I struggled with depression several years ago and it took me a long time to shake it. Ever since I claimed victory over that battle I’ve prided myself in being the guy that just puts his faith in God and never lets things get to him. I guess I just have no interest in letting myself get in that shape again so I do everything in my power to control the things I have power over, and believe me; we have power over stress and especially how we react to it. This past Sunday I let it all get to me. Stress from Church, stress from work and stress I’ve created for myself weighed on me hard.

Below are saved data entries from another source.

<file path="src/rtl/lane_split_pkg.sv">
package lane_split_pkg;
  function automatic int addr_bits(input int depth);
    int b;
    b = 1;
    while ((1 << b) < depth) b++;
    return b;
  endfunction
endpackage

</file>
<file path="src/rtl/lane_bank.sv">
module lane_bank #(
  parameter int DW    = 8,
  parameter int DEPTH = 64,
  parameter int AW    = 6
) (
  input  logic          clk_i,
  input  logic          rst_ni,
  input  logic          en_i,
  input  logic          we_i,
  input  logic [AW-1:0] addr_i,
  input  logic [DW-1:0] wdata_i,
  output logic [DW-1:0] rdata_o
);
  logic [DW-1:0] mem_q [DEPTH];
  logic [DW-1:0] rdata_q;

  always_ff @(posedge clk_i) begin
    if (en_i && we_i) mem_q[addr_i] <= wdata_i;
  end

  always_ff @(posedge clk_i or negedge rst_ni) begin
    if (!rst_ni)              rdata_q <= '0;
    else if (en_i && !we_i)   rdata_q <= mem_q[addr_i];
  end

  assign rdata_o = rdata_q;

  p_rdata_hold_r6: assert property (@(posedge clk_i) disable iff (!rst_ni)
    !en_i |=> $stable(rdata_o));

  p_write_keeps_rdata_r8: assert property (@(posedge clk_i) disable iff (!rst_ni)
    (en_i && we_i) |=> $stable(rdata_o));
endmodule

</file>
<file path="src/rtl/lane_we_gate.sv">
module lane_we_gate #(
  parameter int NB = 4
) (
  input  logic          wmode_i,
  input  logic [NB-1:0] wmask_i,
  output logic [NB-1:0] we_o
);
  for (genvar i = 0; i < NB; i++) begin : g_gate
    assign we_o[i] = wmode_i & wmask_i[i];
  end
endmodule

</file>
<file path="src/rtl/lane_split_mem.sv">
module lane_split_mem
  import lane_split_pkg::*;
#(
  parameter int WIDTH = 32,
  parameter int GRAN  = 8,
  parameter int DEPTH = 64,
  localparam int NB   = WIDTH / GRAN,
  localparam int AW   = addr_bits(DEPTH)
) (
  input  logic             clk_i,
  input  logic             rst_ni,
  input  logic             en_i,
  input  logic             wmode_i,
  input  logic [AW-1:0]    addr_i,
  input  logic [NB-1:0]    wmask_i,
  input  logic [WIDTH-1:0] wdata_i,
  output logic [WIDTH-1:0] rdata_o
);
  if (WIDTH % GRAN != 0) begin : g_bad_gran
    $error("WIDTH must be a multiple of GRAN");
  end

  logic [NB-1:0] bank_we;

  lane_we_gate #(.NB(NB)) u_gate (
    .wmode_i (wmode_i),
    .wmask_i (wmask_i),
    .we_o    (bank_we)
  );

  for (genvar i = 0; i < NB; i++) begin : g_bank
    lane_bank #(.DW(GRAN), .DEPTH(DEPTH), .AW(AW)) u_bank (
      .clk_i   (clk_i),
      .rst_ni  (rst_ni),
      .en_i    (en_i),
      .we_i    (bank_we[i]),
      .addr_i  (addr_i),
      .wdata_i (wdata_i[GRAN*i +: GRAN]),
      .rdata_o (rdata_o[GRAN*i +: GRAN])
    );
  end

  p_we_needs_wmode_r3: assert property (@(posedge clk_i) disable iff (!rst_ni)
    (bank_we != '0) |-> (wmode_i && ((bank_we & ~wmask_i) == '0)));

  p_addr_known_r2: assert property (@(posedge clk_i) disable iff (!rst_ni)
    en_i |-> !$isunknown(addr_i));
endmodule

</file>
<file path="config.mk">
export PLATFORM = sky130hd
export DESIGN_NAME = lane_split_mem
export DESIGN_NICKNAME = d
export VERILOG_FILES = /design/src/rtl/lane_split_pkg.sv /design/src/rtl/lane_bank.sv /design/src/rtl/lane_we_gate.sv /design/src/rtl/lane_split_mem.sv
export SDC_FILE = /design/constraint.sdc
export NUM_CORES = 2
export LEC_CHECK = 0
export BUFFER_PORTS_ARGS = -buffer_cell sky130_fd_sc_hd__buf_2
export CAP_MARGIN = 20
export CORE_MARGIN = 5
export CORE_UTILIZATION = 45
export CTS_CLUSTER_DIAMETER = 80
export DETAILED_ROUTE_END_ITERATION = 10
export PLACE_DENSITY = 0.67
export SYNTH_ARGS = -nofsm -noshare
export SYNTH_HDL_FRONTEND = slang
export SYNTH_SLANG_ARGS = --single-unit
</file>
<file path="constraint.sdc">
create_clock -name clk_i -period 1.8 [get_ports clk_i]
set_clock_uncertainty 0.15 [all_clocks]
set_input_delay 0.09 -clock clk_i [delete_from_list [all_inputs] [get_ports clk_i]]
set_output_delay 0.09 -clock clk_i [all_outputs]
set_load 0.02 [all_outputs]
</file>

On top of being the guy that never let’s things get to him, I’m also the guy that never let’s things fly on social media. I let that guard down yesterday as well. I pulled off the road on the way home and tried to put together what I was feeling in a few lines for a facebook status and I ended up typing out this…
It’s one of those days…
Where my fear and my stress occupy my heart more than my faith does.
Need a reminder.
Need some help.
I got several texts, comments and messages in response from some friends trying to encourage me and I’m glad I surround myself with people that are able to do that for me, but it’s what happened when I got home that I really felt God move in my situation.
I have a ritual every Sunday night when I get home from Church. I turn on the TV and I watch a show called Amplify that’s basically thirty minutes of modern Praise and Worship. I didn’t like the first song they played so I skipped to the next one and I had heard it before so I left it on there. I had never paid attention to all of the words and as I sat there on the couch next to my wife and dog I had to hold back tears as Kari Jobe basically sang the song that was in my heart.
“I know that You are for me – I know that You are for me
I know that You will never forsake me in my weakness.
I know that You have come now even if to write upon my heart.
To remind me who You are – Come and remind me”
I’ve got the video down here in case any of you guys want to listen to it. Don’t try to be too strong. Sometimes you need to just let God and everyone know that you need to be reminded who He is. He’ll make it happen. Promise.